◆ HOW TO COMPLETE THIS TASK:
Below are some records. Return exactly the lines from the one with "release_armed_ff <= release_armed_in;" to the one with "word produced no", and nothing else.
(WORKING DATA Opens)
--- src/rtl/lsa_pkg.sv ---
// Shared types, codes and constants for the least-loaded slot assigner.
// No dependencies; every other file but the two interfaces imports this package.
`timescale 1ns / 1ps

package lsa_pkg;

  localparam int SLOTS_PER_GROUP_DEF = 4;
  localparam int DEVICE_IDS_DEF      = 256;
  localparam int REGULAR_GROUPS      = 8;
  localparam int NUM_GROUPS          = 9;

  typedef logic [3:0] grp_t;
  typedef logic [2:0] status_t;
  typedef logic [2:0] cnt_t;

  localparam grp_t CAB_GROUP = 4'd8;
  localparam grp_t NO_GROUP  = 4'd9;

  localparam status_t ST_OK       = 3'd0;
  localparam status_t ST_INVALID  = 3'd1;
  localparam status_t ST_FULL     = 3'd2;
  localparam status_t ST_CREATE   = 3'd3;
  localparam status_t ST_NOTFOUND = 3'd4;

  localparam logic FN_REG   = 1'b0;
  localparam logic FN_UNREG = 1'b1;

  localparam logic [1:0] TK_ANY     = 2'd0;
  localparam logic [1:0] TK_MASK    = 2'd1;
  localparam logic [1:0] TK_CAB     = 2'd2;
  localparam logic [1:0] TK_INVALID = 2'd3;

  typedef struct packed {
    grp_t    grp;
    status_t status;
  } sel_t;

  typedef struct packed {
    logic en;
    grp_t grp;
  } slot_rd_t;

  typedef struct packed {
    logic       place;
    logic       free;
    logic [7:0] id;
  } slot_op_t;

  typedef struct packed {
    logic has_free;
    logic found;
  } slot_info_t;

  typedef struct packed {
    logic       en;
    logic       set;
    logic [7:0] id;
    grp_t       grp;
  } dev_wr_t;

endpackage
(WORKING DATA Closes)
(WORKING DATA Opens)
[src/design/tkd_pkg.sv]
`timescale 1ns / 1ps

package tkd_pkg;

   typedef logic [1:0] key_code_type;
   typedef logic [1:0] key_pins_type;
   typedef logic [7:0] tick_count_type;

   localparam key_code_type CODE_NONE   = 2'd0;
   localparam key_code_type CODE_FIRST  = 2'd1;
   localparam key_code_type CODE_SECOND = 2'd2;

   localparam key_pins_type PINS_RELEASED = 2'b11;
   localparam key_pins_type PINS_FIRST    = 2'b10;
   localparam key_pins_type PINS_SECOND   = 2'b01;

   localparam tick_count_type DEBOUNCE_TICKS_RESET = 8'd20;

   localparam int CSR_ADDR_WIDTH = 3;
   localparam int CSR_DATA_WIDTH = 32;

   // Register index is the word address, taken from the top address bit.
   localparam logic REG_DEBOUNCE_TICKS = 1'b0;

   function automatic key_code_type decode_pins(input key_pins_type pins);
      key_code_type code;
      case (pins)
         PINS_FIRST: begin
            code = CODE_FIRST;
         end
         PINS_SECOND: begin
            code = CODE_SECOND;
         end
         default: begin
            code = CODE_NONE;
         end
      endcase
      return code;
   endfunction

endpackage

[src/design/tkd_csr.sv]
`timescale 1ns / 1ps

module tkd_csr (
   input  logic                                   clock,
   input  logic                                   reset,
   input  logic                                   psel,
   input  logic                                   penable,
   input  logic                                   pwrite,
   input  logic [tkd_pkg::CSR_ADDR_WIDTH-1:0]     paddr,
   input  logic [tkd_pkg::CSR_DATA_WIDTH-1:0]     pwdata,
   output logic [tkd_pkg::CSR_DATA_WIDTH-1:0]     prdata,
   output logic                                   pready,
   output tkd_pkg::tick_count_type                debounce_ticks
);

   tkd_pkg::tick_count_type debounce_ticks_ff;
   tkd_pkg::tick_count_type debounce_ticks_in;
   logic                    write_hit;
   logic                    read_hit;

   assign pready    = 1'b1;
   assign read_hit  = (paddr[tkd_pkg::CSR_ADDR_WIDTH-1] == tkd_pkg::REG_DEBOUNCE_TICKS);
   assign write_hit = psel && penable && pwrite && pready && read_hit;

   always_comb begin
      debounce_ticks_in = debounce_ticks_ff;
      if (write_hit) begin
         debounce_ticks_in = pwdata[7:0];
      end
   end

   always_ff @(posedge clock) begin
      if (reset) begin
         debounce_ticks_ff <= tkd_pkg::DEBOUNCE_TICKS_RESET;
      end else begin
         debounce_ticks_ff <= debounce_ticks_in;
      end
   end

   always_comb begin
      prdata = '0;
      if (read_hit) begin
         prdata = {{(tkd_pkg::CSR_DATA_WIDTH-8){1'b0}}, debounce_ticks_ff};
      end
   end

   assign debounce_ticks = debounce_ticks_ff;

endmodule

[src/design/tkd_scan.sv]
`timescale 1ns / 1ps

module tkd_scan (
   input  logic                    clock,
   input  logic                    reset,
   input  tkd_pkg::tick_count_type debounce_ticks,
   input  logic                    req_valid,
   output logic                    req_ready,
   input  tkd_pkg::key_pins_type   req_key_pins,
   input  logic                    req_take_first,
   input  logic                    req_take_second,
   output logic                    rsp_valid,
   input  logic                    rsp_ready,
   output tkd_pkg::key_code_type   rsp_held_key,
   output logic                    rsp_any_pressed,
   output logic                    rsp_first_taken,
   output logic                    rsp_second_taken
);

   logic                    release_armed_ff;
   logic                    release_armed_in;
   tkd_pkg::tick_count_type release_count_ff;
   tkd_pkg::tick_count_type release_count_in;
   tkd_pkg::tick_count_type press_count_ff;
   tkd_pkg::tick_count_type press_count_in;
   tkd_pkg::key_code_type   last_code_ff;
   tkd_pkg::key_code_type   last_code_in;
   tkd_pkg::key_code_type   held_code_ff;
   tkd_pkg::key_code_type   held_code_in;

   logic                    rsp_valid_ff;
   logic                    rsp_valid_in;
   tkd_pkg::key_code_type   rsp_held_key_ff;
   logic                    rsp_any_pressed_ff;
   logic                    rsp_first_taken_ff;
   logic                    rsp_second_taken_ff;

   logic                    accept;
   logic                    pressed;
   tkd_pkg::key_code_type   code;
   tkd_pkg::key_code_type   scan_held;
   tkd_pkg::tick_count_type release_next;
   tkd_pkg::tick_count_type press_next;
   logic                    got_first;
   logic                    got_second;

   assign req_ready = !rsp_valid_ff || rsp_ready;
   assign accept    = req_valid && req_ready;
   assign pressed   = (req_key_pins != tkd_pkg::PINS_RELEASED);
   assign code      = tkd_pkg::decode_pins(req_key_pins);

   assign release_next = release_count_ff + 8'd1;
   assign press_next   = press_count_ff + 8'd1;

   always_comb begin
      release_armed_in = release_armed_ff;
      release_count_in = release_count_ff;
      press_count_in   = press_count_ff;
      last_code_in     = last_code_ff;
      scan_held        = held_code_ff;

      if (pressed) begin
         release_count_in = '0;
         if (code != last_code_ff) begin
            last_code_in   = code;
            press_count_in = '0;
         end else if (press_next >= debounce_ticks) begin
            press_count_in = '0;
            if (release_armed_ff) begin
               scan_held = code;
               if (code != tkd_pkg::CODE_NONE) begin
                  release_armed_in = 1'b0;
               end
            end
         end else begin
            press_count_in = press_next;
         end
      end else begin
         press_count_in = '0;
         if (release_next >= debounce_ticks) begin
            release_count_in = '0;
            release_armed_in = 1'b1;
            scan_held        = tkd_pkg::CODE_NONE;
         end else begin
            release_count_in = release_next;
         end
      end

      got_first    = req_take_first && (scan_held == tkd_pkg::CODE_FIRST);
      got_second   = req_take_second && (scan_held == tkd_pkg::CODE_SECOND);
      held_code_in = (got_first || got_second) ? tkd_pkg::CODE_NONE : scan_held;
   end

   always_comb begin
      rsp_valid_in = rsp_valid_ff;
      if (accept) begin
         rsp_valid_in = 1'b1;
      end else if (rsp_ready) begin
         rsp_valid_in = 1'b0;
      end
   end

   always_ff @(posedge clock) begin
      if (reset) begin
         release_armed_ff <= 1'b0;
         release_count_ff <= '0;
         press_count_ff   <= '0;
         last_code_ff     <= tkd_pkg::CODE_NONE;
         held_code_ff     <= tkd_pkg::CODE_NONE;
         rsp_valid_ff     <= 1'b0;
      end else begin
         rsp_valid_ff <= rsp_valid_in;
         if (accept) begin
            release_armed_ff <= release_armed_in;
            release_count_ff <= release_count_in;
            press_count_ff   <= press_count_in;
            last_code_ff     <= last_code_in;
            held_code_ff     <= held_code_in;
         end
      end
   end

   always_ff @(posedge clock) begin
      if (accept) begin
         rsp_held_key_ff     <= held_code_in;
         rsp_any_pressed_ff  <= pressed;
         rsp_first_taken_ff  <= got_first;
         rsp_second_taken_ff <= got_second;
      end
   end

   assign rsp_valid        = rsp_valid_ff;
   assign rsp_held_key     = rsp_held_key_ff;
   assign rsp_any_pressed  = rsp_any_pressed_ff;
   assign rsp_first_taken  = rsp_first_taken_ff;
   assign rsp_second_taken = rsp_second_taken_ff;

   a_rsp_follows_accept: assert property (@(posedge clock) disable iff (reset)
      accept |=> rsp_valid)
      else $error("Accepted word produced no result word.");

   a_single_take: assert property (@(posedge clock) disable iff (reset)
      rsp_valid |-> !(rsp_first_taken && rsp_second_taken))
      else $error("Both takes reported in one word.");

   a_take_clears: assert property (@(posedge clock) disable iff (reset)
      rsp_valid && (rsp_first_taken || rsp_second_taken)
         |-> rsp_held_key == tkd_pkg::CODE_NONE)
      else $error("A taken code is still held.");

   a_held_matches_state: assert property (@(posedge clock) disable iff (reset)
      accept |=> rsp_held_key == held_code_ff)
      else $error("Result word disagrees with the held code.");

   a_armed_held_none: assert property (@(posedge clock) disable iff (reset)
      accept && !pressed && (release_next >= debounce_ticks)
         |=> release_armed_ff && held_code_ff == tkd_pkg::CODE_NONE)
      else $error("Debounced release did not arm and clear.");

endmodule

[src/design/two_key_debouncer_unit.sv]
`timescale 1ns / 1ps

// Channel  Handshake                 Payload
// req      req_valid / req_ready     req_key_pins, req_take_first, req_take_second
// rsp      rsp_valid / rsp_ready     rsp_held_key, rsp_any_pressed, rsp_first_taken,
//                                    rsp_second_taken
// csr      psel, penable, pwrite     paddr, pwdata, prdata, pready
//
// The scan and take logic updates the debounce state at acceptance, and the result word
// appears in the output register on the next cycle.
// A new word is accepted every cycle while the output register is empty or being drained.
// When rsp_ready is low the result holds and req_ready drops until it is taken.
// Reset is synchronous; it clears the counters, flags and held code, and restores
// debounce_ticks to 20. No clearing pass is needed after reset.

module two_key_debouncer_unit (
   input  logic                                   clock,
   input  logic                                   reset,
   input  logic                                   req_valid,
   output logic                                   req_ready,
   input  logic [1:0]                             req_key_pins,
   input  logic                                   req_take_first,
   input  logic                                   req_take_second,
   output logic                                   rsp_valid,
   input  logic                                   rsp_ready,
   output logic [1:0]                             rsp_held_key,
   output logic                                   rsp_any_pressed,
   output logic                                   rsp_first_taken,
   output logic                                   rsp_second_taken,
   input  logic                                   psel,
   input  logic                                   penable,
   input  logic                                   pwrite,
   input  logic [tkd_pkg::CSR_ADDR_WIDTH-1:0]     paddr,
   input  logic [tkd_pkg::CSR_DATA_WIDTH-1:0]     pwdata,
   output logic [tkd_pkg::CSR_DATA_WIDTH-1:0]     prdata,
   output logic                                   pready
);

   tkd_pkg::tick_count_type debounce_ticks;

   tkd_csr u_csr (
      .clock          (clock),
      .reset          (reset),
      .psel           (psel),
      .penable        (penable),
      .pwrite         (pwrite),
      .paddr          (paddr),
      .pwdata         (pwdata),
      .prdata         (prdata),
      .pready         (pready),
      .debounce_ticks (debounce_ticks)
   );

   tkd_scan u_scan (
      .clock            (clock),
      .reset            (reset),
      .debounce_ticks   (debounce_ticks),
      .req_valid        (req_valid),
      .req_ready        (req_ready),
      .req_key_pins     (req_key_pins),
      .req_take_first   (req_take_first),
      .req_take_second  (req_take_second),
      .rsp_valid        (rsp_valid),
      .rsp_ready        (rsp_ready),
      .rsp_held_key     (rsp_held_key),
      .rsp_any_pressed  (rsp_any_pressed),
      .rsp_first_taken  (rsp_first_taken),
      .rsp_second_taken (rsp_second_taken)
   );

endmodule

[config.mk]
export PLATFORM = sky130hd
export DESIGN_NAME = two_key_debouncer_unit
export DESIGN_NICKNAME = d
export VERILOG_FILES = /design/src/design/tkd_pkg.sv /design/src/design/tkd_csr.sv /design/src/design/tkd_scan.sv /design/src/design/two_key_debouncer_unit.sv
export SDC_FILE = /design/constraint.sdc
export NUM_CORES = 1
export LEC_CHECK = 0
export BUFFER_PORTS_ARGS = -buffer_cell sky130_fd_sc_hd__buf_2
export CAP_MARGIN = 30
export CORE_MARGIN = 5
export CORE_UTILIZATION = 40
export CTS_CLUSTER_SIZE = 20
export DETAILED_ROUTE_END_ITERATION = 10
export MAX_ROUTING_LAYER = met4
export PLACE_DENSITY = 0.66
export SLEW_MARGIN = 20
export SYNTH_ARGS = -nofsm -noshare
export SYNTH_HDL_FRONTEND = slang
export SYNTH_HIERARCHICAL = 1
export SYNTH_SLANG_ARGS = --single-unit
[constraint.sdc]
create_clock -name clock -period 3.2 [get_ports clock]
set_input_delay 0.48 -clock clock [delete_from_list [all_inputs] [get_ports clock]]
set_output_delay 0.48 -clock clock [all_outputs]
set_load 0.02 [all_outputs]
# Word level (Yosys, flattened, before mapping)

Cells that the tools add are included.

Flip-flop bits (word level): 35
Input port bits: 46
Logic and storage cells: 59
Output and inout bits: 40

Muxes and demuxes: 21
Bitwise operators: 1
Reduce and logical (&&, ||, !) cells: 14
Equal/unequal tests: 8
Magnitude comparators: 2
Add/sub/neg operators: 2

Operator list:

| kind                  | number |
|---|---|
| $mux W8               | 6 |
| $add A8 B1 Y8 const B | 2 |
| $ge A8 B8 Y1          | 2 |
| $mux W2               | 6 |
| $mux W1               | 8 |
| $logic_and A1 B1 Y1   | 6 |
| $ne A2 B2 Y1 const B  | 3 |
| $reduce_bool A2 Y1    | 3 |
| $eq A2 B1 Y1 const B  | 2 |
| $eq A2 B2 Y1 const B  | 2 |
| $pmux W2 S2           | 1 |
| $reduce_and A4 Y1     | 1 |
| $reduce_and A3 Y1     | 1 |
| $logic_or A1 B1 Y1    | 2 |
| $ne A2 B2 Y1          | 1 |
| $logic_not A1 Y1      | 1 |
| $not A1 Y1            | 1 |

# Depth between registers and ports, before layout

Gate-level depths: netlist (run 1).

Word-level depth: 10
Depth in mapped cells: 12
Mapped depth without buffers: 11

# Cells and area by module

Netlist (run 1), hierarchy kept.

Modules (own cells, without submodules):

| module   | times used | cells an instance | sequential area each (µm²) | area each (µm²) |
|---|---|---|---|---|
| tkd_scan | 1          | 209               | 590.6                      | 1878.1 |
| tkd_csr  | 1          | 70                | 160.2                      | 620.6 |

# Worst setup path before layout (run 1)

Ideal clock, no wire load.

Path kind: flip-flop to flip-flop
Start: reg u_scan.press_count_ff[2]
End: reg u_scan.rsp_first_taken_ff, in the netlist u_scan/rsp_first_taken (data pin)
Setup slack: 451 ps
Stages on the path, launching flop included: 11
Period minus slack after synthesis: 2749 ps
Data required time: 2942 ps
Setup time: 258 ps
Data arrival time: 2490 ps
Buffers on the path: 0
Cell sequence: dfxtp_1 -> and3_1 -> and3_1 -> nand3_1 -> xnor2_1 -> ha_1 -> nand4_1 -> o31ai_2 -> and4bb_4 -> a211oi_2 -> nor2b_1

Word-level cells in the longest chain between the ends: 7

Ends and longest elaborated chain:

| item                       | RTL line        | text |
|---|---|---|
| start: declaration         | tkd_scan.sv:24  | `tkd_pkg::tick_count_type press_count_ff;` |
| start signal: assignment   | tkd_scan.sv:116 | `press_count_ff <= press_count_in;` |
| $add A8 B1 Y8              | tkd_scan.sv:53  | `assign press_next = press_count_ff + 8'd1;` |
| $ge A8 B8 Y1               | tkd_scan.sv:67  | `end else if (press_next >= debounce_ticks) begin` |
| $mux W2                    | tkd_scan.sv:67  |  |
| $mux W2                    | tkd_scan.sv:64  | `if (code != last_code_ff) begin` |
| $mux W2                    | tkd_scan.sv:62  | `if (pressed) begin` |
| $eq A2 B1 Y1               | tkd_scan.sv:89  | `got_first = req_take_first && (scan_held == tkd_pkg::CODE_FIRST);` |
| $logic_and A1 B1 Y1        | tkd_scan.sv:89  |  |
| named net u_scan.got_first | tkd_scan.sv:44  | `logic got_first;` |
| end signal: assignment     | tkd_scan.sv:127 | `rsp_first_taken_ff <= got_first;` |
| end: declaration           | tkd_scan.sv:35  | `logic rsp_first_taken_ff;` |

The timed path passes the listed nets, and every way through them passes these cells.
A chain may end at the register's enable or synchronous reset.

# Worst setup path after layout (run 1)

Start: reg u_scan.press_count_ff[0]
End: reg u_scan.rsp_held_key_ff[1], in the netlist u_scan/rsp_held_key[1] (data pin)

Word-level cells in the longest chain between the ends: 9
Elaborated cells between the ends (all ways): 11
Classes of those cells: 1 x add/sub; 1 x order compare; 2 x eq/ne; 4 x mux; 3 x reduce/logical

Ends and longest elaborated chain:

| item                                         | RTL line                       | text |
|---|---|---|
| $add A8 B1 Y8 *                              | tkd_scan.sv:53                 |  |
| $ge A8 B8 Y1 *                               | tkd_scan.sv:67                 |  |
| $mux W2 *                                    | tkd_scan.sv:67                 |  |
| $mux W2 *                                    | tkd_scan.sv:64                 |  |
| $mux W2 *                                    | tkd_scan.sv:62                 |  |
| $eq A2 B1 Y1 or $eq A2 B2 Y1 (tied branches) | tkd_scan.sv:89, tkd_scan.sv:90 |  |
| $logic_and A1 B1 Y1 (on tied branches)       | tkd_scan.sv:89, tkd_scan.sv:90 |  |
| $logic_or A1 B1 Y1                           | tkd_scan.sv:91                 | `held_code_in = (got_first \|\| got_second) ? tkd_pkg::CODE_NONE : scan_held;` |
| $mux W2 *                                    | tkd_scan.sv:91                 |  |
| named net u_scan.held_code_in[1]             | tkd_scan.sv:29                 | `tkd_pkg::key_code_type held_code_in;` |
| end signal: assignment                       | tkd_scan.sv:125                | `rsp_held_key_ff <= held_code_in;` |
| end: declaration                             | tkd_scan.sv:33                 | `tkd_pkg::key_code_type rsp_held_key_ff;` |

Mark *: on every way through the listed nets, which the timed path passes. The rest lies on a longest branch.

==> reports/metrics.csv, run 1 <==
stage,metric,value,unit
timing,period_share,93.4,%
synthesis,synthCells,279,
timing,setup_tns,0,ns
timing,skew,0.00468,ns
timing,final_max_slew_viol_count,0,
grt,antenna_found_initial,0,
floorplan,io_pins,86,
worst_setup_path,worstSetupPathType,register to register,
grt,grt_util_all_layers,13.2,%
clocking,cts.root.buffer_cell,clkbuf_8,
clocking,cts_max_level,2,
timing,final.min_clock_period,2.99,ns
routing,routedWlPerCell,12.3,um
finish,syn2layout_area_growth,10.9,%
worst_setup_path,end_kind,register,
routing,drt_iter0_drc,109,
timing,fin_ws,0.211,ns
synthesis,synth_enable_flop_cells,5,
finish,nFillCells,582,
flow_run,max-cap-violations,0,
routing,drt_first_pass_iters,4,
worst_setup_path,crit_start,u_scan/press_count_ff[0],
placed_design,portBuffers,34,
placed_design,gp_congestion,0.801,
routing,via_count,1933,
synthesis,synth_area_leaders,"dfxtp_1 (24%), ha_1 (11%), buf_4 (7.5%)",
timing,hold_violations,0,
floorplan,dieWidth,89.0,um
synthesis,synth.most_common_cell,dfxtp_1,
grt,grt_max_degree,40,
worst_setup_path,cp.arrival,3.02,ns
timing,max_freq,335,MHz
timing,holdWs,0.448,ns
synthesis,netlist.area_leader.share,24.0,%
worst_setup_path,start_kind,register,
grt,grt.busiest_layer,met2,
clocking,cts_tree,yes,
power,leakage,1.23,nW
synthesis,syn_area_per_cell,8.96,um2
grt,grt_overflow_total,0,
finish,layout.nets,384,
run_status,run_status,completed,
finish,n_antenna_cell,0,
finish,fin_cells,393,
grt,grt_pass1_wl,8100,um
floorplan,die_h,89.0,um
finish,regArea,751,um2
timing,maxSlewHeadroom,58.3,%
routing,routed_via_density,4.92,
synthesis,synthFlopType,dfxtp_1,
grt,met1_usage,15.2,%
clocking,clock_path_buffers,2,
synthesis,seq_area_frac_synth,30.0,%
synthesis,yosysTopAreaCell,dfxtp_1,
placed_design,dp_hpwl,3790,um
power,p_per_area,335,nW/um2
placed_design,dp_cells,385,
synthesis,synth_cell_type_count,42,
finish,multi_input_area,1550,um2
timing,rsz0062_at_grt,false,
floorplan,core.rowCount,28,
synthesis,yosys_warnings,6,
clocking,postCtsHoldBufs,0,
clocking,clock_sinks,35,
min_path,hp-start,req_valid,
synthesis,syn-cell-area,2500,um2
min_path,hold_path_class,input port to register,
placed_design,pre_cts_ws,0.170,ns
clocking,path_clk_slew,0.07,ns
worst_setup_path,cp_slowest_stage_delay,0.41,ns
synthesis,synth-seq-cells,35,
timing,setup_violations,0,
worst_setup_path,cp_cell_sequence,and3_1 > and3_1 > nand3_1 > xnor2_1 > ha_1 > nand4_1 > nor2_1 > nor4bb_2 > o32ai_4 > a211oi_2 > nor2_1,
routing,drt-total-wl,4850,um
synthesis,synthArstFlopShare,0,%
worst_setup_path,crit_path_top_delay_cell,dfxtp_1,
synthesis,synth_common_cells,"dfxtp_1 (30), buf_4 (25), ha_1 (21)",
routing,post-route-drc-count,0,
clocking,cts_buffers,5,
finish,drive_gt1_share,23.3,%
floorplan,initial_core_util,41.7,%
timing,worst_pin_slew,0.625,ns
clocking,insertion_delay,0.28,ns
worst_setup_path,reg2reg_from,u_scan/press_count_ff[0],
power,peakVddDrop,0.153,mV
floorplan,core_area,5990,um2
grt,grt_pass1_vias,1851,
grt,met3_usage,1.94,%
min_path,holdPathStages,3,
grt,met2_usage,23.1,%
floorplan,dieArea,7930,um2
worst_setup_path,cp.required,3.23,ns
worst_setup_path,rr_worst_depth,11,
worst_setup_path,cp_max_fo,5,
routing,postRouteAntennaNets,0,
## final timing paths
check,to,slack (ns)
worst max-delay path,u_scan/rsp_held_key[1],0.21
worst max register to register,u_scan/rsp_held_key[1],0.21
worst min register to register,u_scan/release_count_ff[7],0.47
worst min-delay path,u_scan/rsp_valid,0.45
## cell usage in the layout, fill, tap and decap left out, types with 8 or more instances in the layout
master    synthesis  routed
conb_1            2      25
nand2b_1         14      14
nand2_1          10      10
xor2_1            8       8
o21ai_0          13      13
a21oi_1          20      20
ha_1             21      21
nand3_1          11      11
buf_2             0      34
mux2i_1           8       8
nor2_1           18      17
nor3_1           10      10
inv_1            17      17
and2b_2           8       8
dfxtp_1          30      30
(WORKING DATA Closes)
◆ OUTPUT FOR THIS EXERCISE:
            release_armed_ff <= release_armed_in;
            release_count_ff <= release_count_in;
            press_count_ff   <= press_count_in;
            last_code_ff     <= last_code_in;
            held_code_ff     <= held_code_in;
         end
      end
   end

   always_ff @(posedge clock) begin
      if (accept) begin
         rsp_held_key_ff     <= held_code_in;
         rsp_any_pressed_ff  <= pressed;
         rsp_first_taken_ff  <= got_first;
         rsp_second_taken_ff <= got_second;
      end
   end

   assign rsp_valid        = rsp_valid_ff;
   assign rsp_held_key     = rsp_held_key_ff;
   assign rsp_any_pressed  = rsp_any_pressed_ff;
   assign rsp_first_taken  = rsp_first_taken_ff;
   assign rsp_second_taken = rsp_second_taken_ff;

   a_rsp_follows_accept: assert property (@(posedge clock) disable iff (reset)
      accept |=> rsp_valid)
      else $error("Accepted word produced no result word.");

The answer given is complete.